電気光学結晶基板31の出射面312側に設けられた結像光学系4では、レンズ41、アパーチャ板42およびレンズ43がこの順番で配置されている。レンズ41の前側焦点は、電気光学結晶基板31の出射面312の位置に設定され、レンズ41の後側焦点にアパーチャ板42が設けられており、電気光学結晶基板31の出射面312から+Z方向に平行に射出された変調光54はアパーチャ板42のアパーチャ部分を通過してレンズ43に入射する。さらに、レンズ43の前側焦点はアパーチャ板42の位置に設定され、レンズ43の後側焦点は基板Wの表面上に設定されており、変調光54はレンズ43を介して基板Wの表面上に照射される。
これに対して、電気光学結晶基板31から射出された回折光は光軸52に対して傾いた状態で電気光学結晶基板31から射出されるため、アパーチャ板42のアパーチャ部分を通過できない。したがって、回折光はアパーチャ板42で遮蔽される。こうして、0次光としての変調光54のみが基板Wの表面に照射され、基板Wに対する露光処理が実行される。
<光学デバイスの構成>
次に、光学デバイス3について図3から図6までの図面を適宜用いて説明する。
図3は、図2における光学デバイス3の斜視図、図4はその側面図、図5は図2のA−A'断面における光学デバイス3の断面図、図6は光学デバイス3における分極反転構造を、それぞれ概念的に示す図である。
まず、図3を参照して説明する。光学デバイス3は、強誘電体結晶により構成された電気光学結晶基板31を有する。電気光学結晶基板31は、分極の向きが互いに反対である分極対を所定の周期で光進行方向(Z方向)に対して直交する配列方向に配列した周期分極反転構造を含む複数の周期分極反転領域323および324を有する。周期分極反転領域323および324の詳細な構造は、後述する。

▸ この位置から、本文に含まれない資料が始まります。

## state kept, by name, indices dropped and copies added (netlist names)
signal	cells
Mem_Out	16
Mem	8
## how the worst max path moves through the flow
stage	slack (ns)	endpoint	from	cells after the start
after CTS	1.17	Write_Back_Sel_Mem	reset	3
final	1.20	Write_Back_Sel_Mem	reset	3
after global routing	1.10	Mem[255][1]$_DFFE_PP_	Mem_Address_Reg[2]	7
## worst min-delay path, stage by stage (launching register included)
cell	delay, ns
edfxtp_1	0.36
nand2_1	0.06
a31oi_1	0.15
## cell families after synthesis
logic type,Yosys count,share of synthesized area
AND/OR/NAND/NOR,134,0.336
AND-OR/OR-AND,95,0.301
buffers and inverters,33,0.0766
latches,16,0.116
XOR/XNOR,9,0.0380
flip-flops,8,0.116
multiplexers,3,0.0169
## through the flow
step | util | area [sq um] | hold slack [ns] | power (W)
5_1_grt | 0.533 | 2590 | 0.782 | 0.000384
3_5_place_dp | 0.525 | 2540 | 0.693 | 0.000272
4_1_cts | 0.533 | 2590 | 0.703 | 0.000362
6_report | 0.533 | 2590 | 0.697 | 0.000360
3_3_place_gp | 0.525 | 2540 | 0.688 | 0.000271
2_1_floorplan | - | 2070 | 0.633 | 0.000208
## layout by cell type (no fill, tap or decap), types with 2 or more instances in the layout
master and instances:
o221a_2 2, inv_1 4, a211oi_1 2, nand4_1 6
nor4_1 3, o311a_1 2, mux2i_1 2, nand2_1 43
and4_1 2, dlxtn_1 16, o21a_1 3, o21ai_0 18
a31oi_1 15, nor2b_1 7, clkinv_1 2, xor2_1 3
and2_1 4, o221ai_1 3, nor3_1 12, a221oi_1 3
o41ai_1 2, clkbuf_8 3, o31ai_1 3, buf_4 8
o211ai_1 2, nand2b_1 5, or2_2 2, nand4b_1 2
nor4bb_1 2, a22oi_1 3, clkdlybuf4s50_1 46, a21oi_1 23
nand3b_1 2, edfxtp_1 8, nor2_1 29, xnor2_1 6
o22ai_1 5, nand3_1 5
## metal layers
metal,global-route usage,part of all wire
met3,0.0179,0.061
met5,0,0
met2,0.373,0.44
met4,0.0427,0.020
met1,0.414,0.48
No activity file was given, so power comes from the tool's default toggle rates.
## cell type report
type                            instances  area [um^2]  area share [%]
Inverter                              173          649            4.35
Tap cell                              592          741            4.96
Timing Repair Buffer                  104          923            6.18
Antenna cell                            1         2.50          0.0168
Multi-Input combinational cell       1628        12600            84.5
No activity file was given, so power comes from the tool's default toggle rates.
File: /design/flow/run.sh
#!/bin/bash
# OpenROAD 26Q1-2900-gdf79404cd8, Yosys 0.63+post, stock flow scripts
make -C /OpenROAD-flow-scripts/flow DESIGN_CONFIG=/design/flow/config.mk WORK_HOME=/design/flow/orfs finish
File: /design/flow/config.mk
export PLATFORM = sky130hd
export DESIGN_NAME = Instruction_Memory
export DESIGN_NICKNAME = Instruction_Memory
export VERILOG_FILES = /design/flow/design.v
export SDC_FILE = /design/flow/constraint.sdc
export NUM_CORES = 4
export LEC_CHECK = 1
export CORE_AREA = 10 10 94 94
export DIE_AREA = 0 0 104 104
File: /design/flow/constraint.sdc
current_design Instruction_Memory

set clk_period 2.5
set clk_io_pct 0.2

create_clock -name clk0 -period $clk_period

set non_clock_inputs [all_inputs -no_clocks]
set_input_delay [expr $clk_period * $clk_io_pct] -clock clk0 $non_clock_inputs
set_output_delay [expr $clk_period * $clk_io_pct] -clock clk0 [all_outputs]
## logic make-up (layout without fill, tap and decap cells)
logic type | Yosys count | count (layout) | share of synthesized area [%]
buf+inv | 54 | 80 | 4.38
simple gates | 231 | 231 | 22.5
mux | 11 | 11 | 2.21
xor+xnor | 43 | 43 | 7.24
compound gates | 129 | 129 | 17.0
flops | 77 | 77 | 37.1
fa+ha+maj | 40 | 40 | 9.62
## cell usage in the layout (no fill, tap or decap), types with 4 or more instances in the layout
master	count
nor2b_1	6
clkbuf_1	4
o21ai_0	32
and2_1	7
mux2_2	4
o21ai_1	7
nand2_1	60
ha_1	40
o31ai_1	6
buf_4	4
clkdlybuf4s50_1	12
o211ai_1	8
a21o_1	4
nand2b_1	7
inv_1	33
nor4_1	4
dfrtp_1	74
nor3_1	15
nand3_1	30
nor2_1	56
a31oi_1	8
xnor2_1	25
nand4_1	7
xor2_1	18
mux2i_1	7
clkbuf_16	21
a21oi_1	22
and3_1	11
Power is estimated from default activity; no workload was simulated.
==> flow/design.v <==
`timescale 1ns / 1ps
module Mux_ALU1In2(
    input [15:0] Input1,
    input [15:0] Input2,
    input [15:0] Input3,
    input [2:0] Selection,
    output reg [15:0] Output
    );
	always @ (Selection or Input1 or Input2)
	begin
		if( Selection == 0)
			Output = Input1;
		if( Selection == 1)
			Output = Input2;
		if( Selection == 2)
			Output = 1;
		if( Selection == 3)
			Output = 96;
		if( Selection == 4)
			Output = 97;
		if( Selection == 5)
			Output = 144;
		if( Selection == 6)
			Output = 0;
		if(Selection == 7)
			Output = Input3;
	end
endmodule
==> flow/run.sh <==
#!/bin/bash
# OpenROAD 26Q1-2900-gdf79404cd8, Yosys 0.63+post, stock flow scripts
make -C /OpenROAD-flow-scripts/flow DESIGN_CONFIG=/design/flow/config.mk WORK_HOME=/design/flow/orfs finish
==> flow/config.mk <==
export PLATFORM = sky130hd
export DESIGN_NAME = Mux_ALU1In2
export DESIGN_NICKNAME = Mux_ALU1In2
export VERILOG_FILES = /design/flow/design.v
export SDC_FILE = /design/flow/constraint.sdc
export NUM_CORES = 4
export LEC_CHECK = 1
export CORE_AREA = 10 10 71 71
export DIE_AREA = 0 0 81 81
==> flow/constraint.sdc <==
current_design Mux_ALU1In2

set clk_period 2.2
set clk_io_pct 0.2

create_clock -name clk0 -period $clk_period

set non_clock_inputs [all_inputs -no_clocks]
set_input_delay [expr $clk_period * $clk_io_pct] -clock clk0 $non_clock_inputs
set_output_delay [expr $clk_period * $clk_io_pct] -clock clk0 [all_outputs]
==> results.py <==
# Metrics from the implementation run
metrics = {
    "outcome": {
        "status": "complete, no violations",
    },
    "logic_synthesis": {
        "ys_sh_adder_pct": 0,
        "ys_cells": 82,
        "area_leaders": "dlxtn_1 (35%), mux2i_1 (16%), o21ai_2 (13%)",
        "ys_area_um2": 681,
        "largest_area_cell": "dlxtn_1",
        "top_cell_area_share_pct": 35.3,
        "muxShareOfSynthArea_pct": 16.2,
        "ys_sh_xor_pct": 0,
        "ys_types": 21,
        "synth_warnings": 1,
        "syn_inst": 82,
        "ys_ff": 16,
        "syn_area_per_cell_um2": 8.30,
        "ys_sh_simple_pct": 19.3,
        "synth-compound-area-share_pct": 21.9,
        "ys_top_logic_family": "AND-OR/OR-AND gates",
        "syn_area_um2": 681,
    },
    "floorplanning": {
        "std_cell_rows": 22,
        "die_height_um": 81,
        "fp-utilization_pct": 18.7,
        "io_pins": 67,
        "dieArea_um2": 6560,
        "dieWidth_um": 81,
        "core_area_um2": 3630,
    },
    "placed_design": {
        "dp_hpwl_mm": 2.21,
        "portBuffers": 67,
        "placed_area_um2": 1430,
        "pre_cts_slack_ns": -0.952,
        "place_congestion": 0.748,
    },
    "detailed_routing": {
        "drt_iter0_drc": 31,
        "vias": 787,
        "vias_per_cell": 3.77,
        "drtPass1Iterations": 2,
        "wirelength_mm": 2.63,
        "drc": 0,
        "ant_nets": 0,
        "wl_per_cell_um": 12.6,
        "antenna_cells": 0,
    },
    "sta": {
        "setup_viol": 0,
        "finalCriticalPeriod_ns": 2.16,
        "drv_slew": 0,
        "unclocked_pins": 16,
        "layout_setup_ws_ns": 0.0364,
        "fmax_ghz": 0.462,
        "finalCritPeriodShare_pct": 98.3,
        "untimed_endpoints": 16,
        "finalHoldViolCount": 0,
    },
    "cells_and_area": {
        "fin_area_um2": 1450,
        "fillers": 380,
        "seq_area_um2": 243,
        "logic_area_um2": 489,
        "syn2layout_area_growth_pct": 113,
        "largest_reg_flops": 16,
        "final_layout_size_suffix_gt1_share_pct": 13.0,
        "post-route-util_pct": 39.9,
    },
    "pwr": {
        "powerDensity_nw_per_um2": 142,
        "leakagePower_uw": 0.000702,
        "ir_drop_mv": 0.0654,
    },
    "setup_path": {
        "crit_fanout": 1,
        "cp.arrival_ns": 1.72,
        "cp.required_ns": 1.76,
        "path_class": "in -> out",
        "crit_slowest_cell": "clkdlybuf4s50_1",
        "critical-path-max-stage-delay_ns": 0.45,
        "cp-end-kind": "output pin",
        "crit_chain": "clkdlybuf4s50_1, nor2_1, a2bb2oi_1, a21oi_1, dlxtn_1, clkdlybuf4s15_1",
        "cp-start-kind": "input pin",
    },
    "run": {
        "warnings": 33,
        "max-cap-violations": 0,
    },
    "global_routing": {
        "grt_max_degree": 25,
        "first_global_vias": 810,
        "antenna_found_initial": 0,
        "grt_pass1_wl_mm": 3.99,
        "overflow": 0,
        "grt_util_all_layers_pct": 7.58,
    },
}
## metrics by stage
step | TNS, ns | cells | power (uW)
floorplan | 0 | 97 | 90.0
CTS | -0.130 | 209 | 206
detailed placement | -13.40 | 208 | 210
global placement | -13.53 | 208 | 208
finish | 0 | 209 | 206
global route | -0.00198 | 209 | 224
## layout make-up
| type | instances | share of cell area (%) |
|---|---|---|
| Timing Repair Buffer | 67 | 45.1 |
| Sequential cell | 16 | 16.8 |
| Inverter | 1 | 0.259 |
| Tap cell | 48 | 4.15 |
| Multi-Input combinational cell | 77 | 33.8 |
## Yosys cell counts
library cell	count
dlxtn_1	16
nand2_1	15
mux2i_1	11
o21ai_2	10
nand3_1	4
o21ai_0	3
a32oi_1	2
and3_1	2
buf_4	2
buf_6	2
nand2b_1	2
nor2_1	2
nor3_1	2
o211ai_1	2
a21oi_1	1
a2bb2oi_1	1
buf_2	1
conb_1	1
inv_1	1
nor2b_1	1
or2_1	1
## cells by family after synthesis
logic type,count (synthesis)
AND-OR/OR-AND,19
other,1
latches,16
buffers and inverters,6
AND/OR/NAND/NOR,29
multiplexers,11
## worst max path at each step
stage | start | end | cells after the start
after CTS | Input1[1] | Output[1] | 5
final | Input1[0] | Output[0] | 6
after global routing | Input1[0] | Output[0] | 6
## power by group
part | internal (uW) | switching (uW)
registers | 26.1 | 2.18
logic | 119 | 59.0
clock network | 0 | 0
total | 145 | 61.2
## routing by layer
layer | global-route usage [%] | routed length, um | vias up
li1 | - | - | 432
met1 | 8.12 | 918 | 337
met2 | 15.3 | 1550 | 18
met3 | 1.89 | 159 | 0
met4 | 0 | 0 | 0
met5 | 0 | 0 | -
## repair_timing
| item | in CTS | in global routing |
|---|---|---|
| hold buffers | 0 | 0 |
| resized | 42 | 7 |
| buffers inserted | 0 | 0 |
| pin swaps | 15 | 4 |
| endpoints found under the setup margin | 16 | 3 |
| gates cloned | 2 | 0 |
## cells in the final DEF, fill, tap and decap left out, types with 2 or more instances in the layout
cell and n:
dlygate4sd2_1 16, dlymetal6s2s_1 2, nand3_1 4, o211ai_1 2, o21ai_0 2, dlxtn_2 2
clkdlybuf4s50_1 45, or2_4 2, nand2_1 15, nor3_1 2, mux2i_1 11, dlxtn_1 14
conb_1 16, o21ai_2 10, nor2_1 2
## worst max-delay path, delay by kind of cell
family          cells  cell delay, ns
compound gates      2            0.26
latches             1            0.35
buf+inv             2            0.63
simple gates        1            0.04
Power figures rest on the tool's default switching activity, not on a simulated workload.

また、光学デバイス3は、絶縁層33と、後述の多層構造を有する共通電極34と、支持基板35とを有する。電気光学結晶基板31は、絶縁層33および共通電極34を介して支持基板35に支持されている。そして、電気光学結晶基板31の支持基板35とは反対側の主面には、電極36が所定のパターンにて形成されている。
電気光学結晶基板31は、酸化マグネシウム(MgO)を添加した平板状のリチウムナイオベート(MgO:Lithium Niobate、以下「MgO:LN」と記載する)の単結晶基板で構成され、このリチウムナイオベート単結晶基板に対して後述する処理を行うことで、電気光学結晶基板31に周期分極反転領域323および324を形成する。
なお、電気光学結晶基板31の材料としては、リチウムナイオベートに限られず、酸化マグネシウム(MgO)を添加したストイキオメトリリチウムタンタレート(MgO:Stoichiometric Lithium Tantalate、以下「MgO:SLT」と記載する)を用いてもよい。また、MgOを添加しないリチウムナイオベート(LN)やリチウムタンタレート(LT)を用いてもよい。
絶縁層33は、二酸化ケイ素(SiO)により構成され、電気光学結晶基板31の下面(−Y側のZX面)の、少なくとも周期分極反転領域323および324に対して全面均一に形成される。なお、絶縁層33の材料としては、SiOに限られず、酸化アルミニウム(Al)等の酸化膜や、窒化ケイ素(SiN)等の窒化膜を用いてもよい。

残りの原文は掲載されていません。